#### Task goal:
If a line of the data below contains the string "second", copy it into your answer.

#### The input:
'''
===== src/rtl/ysyx_041461_macro.v =====
// rtl/ysyx_041461_macro.v - shared pipe-stage state encodings and perf counter width
`ifndef ysyx_041461_PS_EMPTY
`define ysyx_041461_PS_EMPTY 2'b00
`endif
`ifndef ysyx_041461_PS_BUSY
`define ysyx_041461_PS_BUSY 2'b01
`endif
`ifndef ysyx_041461_PS_FULL
`define ysyx_041461_PS_FULL 2'b10
`endif
`ifndef ysyx_041461_PERF_W
`define ysyx_041461_PERF_W 32
`endif


===== src/rtl/ysyx_041461_pipe_stage_pkg.sv =====
// rtl/ysyx_041461_pipe_stage_pkg.sv - pipe-stage state type and perf width
// The encodings mirror ysyx_041461_macro.v; the guards keep this file usable
// whether or not the macro file was read first.
`ifndef ysyx_041461_PS_EMPTY
`define ysyx_041461_PS_EMPTY 2'b00
`endif
`ifndef ysyx_041461_PS_BUSY
`define ysyx_041461_PS_BUSY 2'b01
`endif
`ifndef ysyx_041461_PS_FULL
`define ysyx_041461_PS_FULL 2'b10
`endif
`ifndef ysyx_041461_PERF_W
`define ysyx_041461_PERF_W 32
`endif

package ysyx_041461_pipe_stage_pkg;

  localparam int PERF_W = `ysyx_041461_PERF_W;

  typedef enum logic [1:0] {
    PS_EMPTY = `ysyx_041461_PS_EMPTY,
    PS_BUSY  = `ysyx_041461_PS_BUSY,
    PS_FULL  = `ysyx_041461_PS_FULL
  } ps_state_e;

endpackage


===== src/rtl/ysyx_041461_perf_cnt.sv =====
// rtl/ysyx_041461_perf_cnt.sv - enable-gated wrapping event counter, async reset
module ysyx_041461_perf_cnt
  import ysyx_041461_pipe_stage_pkg::*;
#(
  parameter int W = PERF_W
) (
  input  logic         clk,
  input  logic         rst,
  input  logic         en_i,
  output logic [W-1:0] cnt_o
);

  logic [W-1:0] cnt_q;
  logic [W-1:0] cnt_d;

  // Count one per enabled cycle; natural overflow wraps all-ones to zero.
  always_comb begin
    cnt_d = cnt_q;
    if (en_i) cnt_d = cnt_q + 1'b1;
  end

  // Counter register, cleared only by reset.
  always_ff @(posedge clk or posedge rst) begin
    if (rst) cnt_q <= '0;
    else     cnt_q <= cnt_d;
  end

  assign cnt_o = cnt_q;

endmodule


===== src/rtl/ysyx_041461_pipe_stage.sv =====
// rtl/ysyx_041461_pipe_stage.sv - two-entry skid pipeline register; optional YSYX_041461_PIPE_PERF_EN
module ysyx_041461_pipe_stage
  import ysyx_041461_pipe_stage_pkg::*;
#(
  parameter int                DATA_W    = 96,
  parameter logic [DATA_W-1:0] RESET_VAL = '0
) (
  input  logic              clk,
  input  logic              rst,
  input  logic              flush,
  input  logic              in_valid,
  output logic              in_ready,
  input  logic [DATA_W-1:0] in_data,
  output logic              out_valid,
  input  logic              out_ready,
  output logic [DATA_W-1:0] out_data
`ifdef YSYX_041461_PIPE_PERF_EN
  ,
  output logic [PERF_W-1:0] perf_stall,
  output logic [PERF_W-1:0] perf_full
`endif
);

  ps_state_e         state_q, state_d;
  logic [DATA_W-1:0] main_q, main_d;
  logic [DATA_W-1:0] skid_q, skid_d;
  logic              in_ready_q;
  logic              out_valid_q;
  logic              in_fire;
  logic              out_fire;

  // Handshakes use only registered flags, so no ready path crosses stages.
  assign in_fire  = in_valid & in_ready_q;
  assign out_fire = out_valid_q & out_ready;

  // Next-state and payload steering; flush wins over everything and drops a
  // same-cycle input, payload registers simply hold.
  always_comb begin
    state_d = state_q;
    main_d  = main_q;
    skid_d  = skid_q;
    if (flush) begin
      state_d = PS_EMPTY;
    end else begin
      case (state_q)
        PS_EMPTY: begin
          if (in_fire) begin
            state_d = PS_BUSY;
            main_d  = in_data;
          end
        end
        PS_BUSY: begin
          if (in_fire && out_fire) begin
            main_d = in_data;
          end else if (in_fire) begin
            state_d = PS_FULL;
            skid_d  = in_data;
          end else if (out_fire) begin
            state_d = PS_EMPTY;
          end
        end
        PS_FULL: begin
          if (out_fire) begin
            state_d = PS_BUSY;
            main_d  = skid_q;
          end
        end
        default: state_d = PS_EMPTY;
      endcase
    end
  end

  // State and handshake flags; flags are precomputed from the next state so
  // in_ready/out_valid come straight from flops.
  always_ff @(posedge clk or posedge rst) begin
    if (rst) begin
      state_q     <= PS_EMPTY;
      in_ready_q  <= 1'b1;
      out_valid_q <= 1'b0;
    end else begin
      state_q     <= state_d;
      in_ready_q  <= (state_d != PS_FULL);
      out_valid_q <= (state_d != PS_EMPTY);
    end
  end

  // Payload storage: main drives the output, skid absorbs one extra entry.
  always_ff @(posedge clk or posedge rst) begin
    if (rst) begin
      main_q <= RESET_VAL;
      skid_q <= RESET_VAL;
    end else begin
      main_q <= main_d;
      skid_q <= skid_d;
    end
  end

  assign in_ready  = in_ready_q;
  assign out_valid = out_valid_q;
  assign out_data  = main_q;

`ifdef YSYX_041461_PIPE_PERF_EN
  ysyx_041461_perf_cnt #(.W(PERF_W)) u_perf_stall (
    .clk   (clk),
    .rst   (rst),
    .en_i  (out_valid_q & ~out_ready),
    .cnt_o (perf_stall)
  );

  ysyx_041461_perf_cnt #(.W(PERF_W)) u_perf_full (
    .clk   (clk),
    .rst   (rst),
    .en_i  (state_q == PS_FULL),
    .cnt_o (perf_full)
  );
`endif

endmodule


===== config.mk =====
export PLATFORM = sky130hd
export DESIGN_NAME = ysyx_041461_pipe_stage
export DESIGN_NICKNAME = d
export VERILOG_FILES = /design/src/rtl/ysyx_041461_macro.v /design/src/rtl/ysyx_041461_pipe_stage_pkg.sv /design/src/rtl/ysyx_041461_perf_cnt.sv /design/src/rtl/ysyx_041461_pipe_stage.sv
export SDC_FILE = /design/constraint.sdc
export NUM_CORES = 1
export LEC_CHECK = 0
export BUFFER_PORTS_ARGS = -buffer_cell sky130_fd_sc_hd__buf_2
export CAP_MARGIN = 20
export CORE_UTILIZATION = 40
export CTS_BUF_LIST = sky130_fd_sc_hd__clkbuf_8
export DETAILED_ROUTE_END_ITERATION = 10
export PLACE_DENSITY_LB_ADDON = 0.15
export SYNTH_ARGS = -nofsm -noshare
export SYNTH_HDL_FRONTEND = slang
export SYNTH_SLANG_ARGS = --single-unit

===== constraint.sdc =====
create_clock -name clk -period 12.4 [get_ports clk]
set_clock_uncertainty 0.1 [all_clocks]
set_input_delay 0.62 -clock clk [delete_from_list [all_inputs] [get_ports clk]]
set_output_delay 0.62 -clock clk [all_outputs]
set_load 0.03 [all_outputs]

; ---- After elaboration in Yosys (flattened, before gate mapping)
; Index checks and enable logic that the tools add are counted.
[classes]
eq_ne = 6
n_mux = 11
bitwise_logic = 4
n_reduce_logical = 6
[ops]
columns = operator, count
row1 = 2-to-1 mux 96 bit, 3
row2 = case mux 96 bit (3 select lines), 1
row3 = 2-to-1 mux 2 bit, 6
row4 = inequality test 2 bit (second input constant), 4
row5 = case mux 2 bit (3 select lines), 1
row6 = AND reduction 5 bit, 1
row7 = AND reduction 4 bit, 1
row8 = nonzero test 3 bit, 1
row9 = bitwise AND 1 bit, 2
row10 = equality test 2 x 1 -> 1 bit (second input constant), 1
row11 = equality test 2 bit (second input constant), 1
row12 = logical NOT 2 bit, 1
row13 = NOT 1 bit, 2
row14 = nonzero test 2 bit, 1
row15 = logical AND 1 bit, 1
[totals]
register_bits = 196
input_bits = 101
out_inout_bits = 98
wordCells = 32

; ---- Logic depth before layout (Yosys ltp)
[depth]
word_depth = 7
mapped_depth = 8
ltp_nobuf = 4

; ---- Least setup slack after synthesis
; OpenSTA, ideal clock, no wires.
[synth_path]
kind = input to register
startpoint = in out_ready
endpoint = reg main_q[10], in the netlist out_data[10]
setup_ns = 0.077
arrival_ns = 1.783
required_ns = 12.223
slack_ns = 10.440
cell_stages = 7
path_buffers = 3
path_cell_list = nand2_1 -> maj3_2 -> or2_1 -> buf_6 -> buf_6 -> buf_6 -> o21ai_1
[synth_between]
elab_chain_cells = 4
elab_cells_between_ends = 5
cone_classes = eq/ne (2) / bitwise (1) / reduce/logical (2)
[synth_rtl]
columns = item, line_no
row1 = "start, declared", ysyx_041461_pipe_stage.sv:15  ; input logic out_ready,
row2 = bitwise AND 1 bit (*), ysyx_041461_pipe_stage.sv:34  ; assign out_fire = out_valid_q & out_ready;
row3 = logical AND 1 bit, ysyx_041461_pipe_stage.sv:53  ; if (in_fire && out_fire) begin
row4 = inequality test 2 bit (no line), -
row5 = AND reduction 5 bit (no line) (*), -
row6 = "end signal, assigned", ysyx_041461_pipe_stage.sv:93  ; main_q <= main_d;
row7 = "end, declared", ysyx_041461_pipe_stage.sv:25  ; logic [DATA_W-1:0] main_q, main_d;
; Mark *: on every way between the ends. The rest lies on a longest branch, timed or not.
; A chain may end at the register's enable or synchronous reset.

; ---- Worst setup path in the final report
[layout_path]
startpoint = reg in_ready_q, in the netlist in_ready
endpoint = reg skid_q[93]
[layout_between]
elab_chain_cells = 4
[layout_rtl]
columns = item, line_no
row1 = "start, declared", ysyx_041461_pipe_stage.sv:27  ; logic in_ready_q;
row2 = "start signal, assigned", ysyx_041461_pipe_stage.sv:82  ; in_ready_q <= (state_d != PS_FULL);
row3 = bitwise AND 1 bit (*), ysyx_041461_pipe_stage.sv:33  ; assign in_fire = in_valid & in_ready_q;
row4 = logical AND 1 bit, ysyx_041461_pipe_stage.sv:53
row5 = NOT 1 bit (no line), -
row6 = AND reduction 4 bit (no line) (*), -
row7 = "end signal, assigned", ysyx_041461_pipe_stage.sv:94  ; skid_q <= skid_d;
row8 = "end, declared", ysyx_041461_pipe_stage.sv:26  ; logic [DATA_W-1:0] skid_q, skid_d;
; Marks and branches as above.
### config.mk
export PLATFORM = sky130hd
export DESIGN_NAME = mem_arbiter
export DESIGN_NICKNAME = d
export VERILOG_FILES = /design/src/rtl/mem_arbiter.sv
export SDC_FILE = /design/constraint.sdc
export NUM_CORES = 1
export LEC_CHECK = 0
export CELL_PAD_IN_SITES_DETAIL_PLACEMENT = 1
export CELL_PAD_IN_SITES_GLOBAL_PLACEMENT = 2
export CORE_ASPECT_RATIO = 0.7
export CORE_MARGIN = 4
export CORE_UTILIZATION = 13
export DETAILED_ROUTE_END_ITERATION = 6
export GPL_TIMING_DRIVEN = 0
export PLACE_DENSITY = 0.85
export SLEW_MARGIN = 15
export SYNTH_ARGS = -nofsm -noshare
export SYNTH_HDL_FRONTEND = slang
export SYNTH_SLANG_ARGS = --single-unit
### constraint.sdc
create_clock -name clock -period 2.8 [get_ports clock]
set_clock_uncertainty 0.2 [all_clocks]
set_input_delay 0.28 -clock clock [delete_from_list [all_inputs] [get_ports clock]]
set_output_delay 0.28 -clock clock [all_outputs]
set_load 0.05 [all_outputs]
[src/rtl/video_timing_pkg.sv]
// video_timing_pkg
//   Shared raster-timing constants and the per-pixel timing bundle used by
//   video_sig_gen and the downstream pixel pipeline.
//   - 1280x720p60 defaults (74.25 MHz pixel clock) and derived totals / sync
//     window bounds, all as 32-bit localparams.
//   - Counter widths for hcount / vcount / frame counter.
//   - video_timing_t: {hcount, vcount, hs, vs, ad, nf} for one raster position.
package video_timing_pkg;

    localparam int H_ACTIVE_720P = 1280;
    localparam int H_FP_720P     = 110;
    localparam int H_SYNC_720P   = 40;
    localparam int H_BP_720P     = 220;
    localparam int V_ACTIVE_720P = 720;
    localparam int V_FP_720P     = 5;
    localparam int V_SYNC_720P   = 5;
    localparam int V_BP_720P     = 20;
    localparam int FPS_720P      = 60;

    localparam int H_TOTAL_720P      = H_ACTIVE_720P + H_FP_720P + H_SYNC_720P + H_BP_720P;
    localparam int V_TOTAL_720P      = V_ACTIVE_720P + V_FP_720P + V_SYNC_720P + V_BP_720P;
    localparam int H_SYNC_START_720P = H_ACTIVE_720P + H_FP_720P;
    localparam int H_SYNC_END_720P   = H_SYNC_START_720P + H_SYNC_720P - 1;
    localparam int V_SYNC_START_720P = V_ACTIVE_720P + V_FP_720P;
    localparam int V_SYNC_END_720P   = V_SYNC_START_720P + V_SYNC_720P - 1;

    localparam int HCOUNT_W = 11;
    localparam int VCOUNT_W = 10;
    localparam int FCOUNT_W = 6;

    typedef struct packed {
        logic [HCOUNT_W-1:0] hcount;
        logic [VCOUNT_W-1:0] vcount;
        logic                hs;
        logic                vs;
        logic                ad;
        logic                nf;
    } video_timing_t;

endpackage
'''
#### Response to this task:
row4 = inequality test 2 bit (second input constant), 4
row10 = equality test 2 x 1 -> 1 bit (second input constant), 1
row11 = equality test 2 bit (second input constant), 1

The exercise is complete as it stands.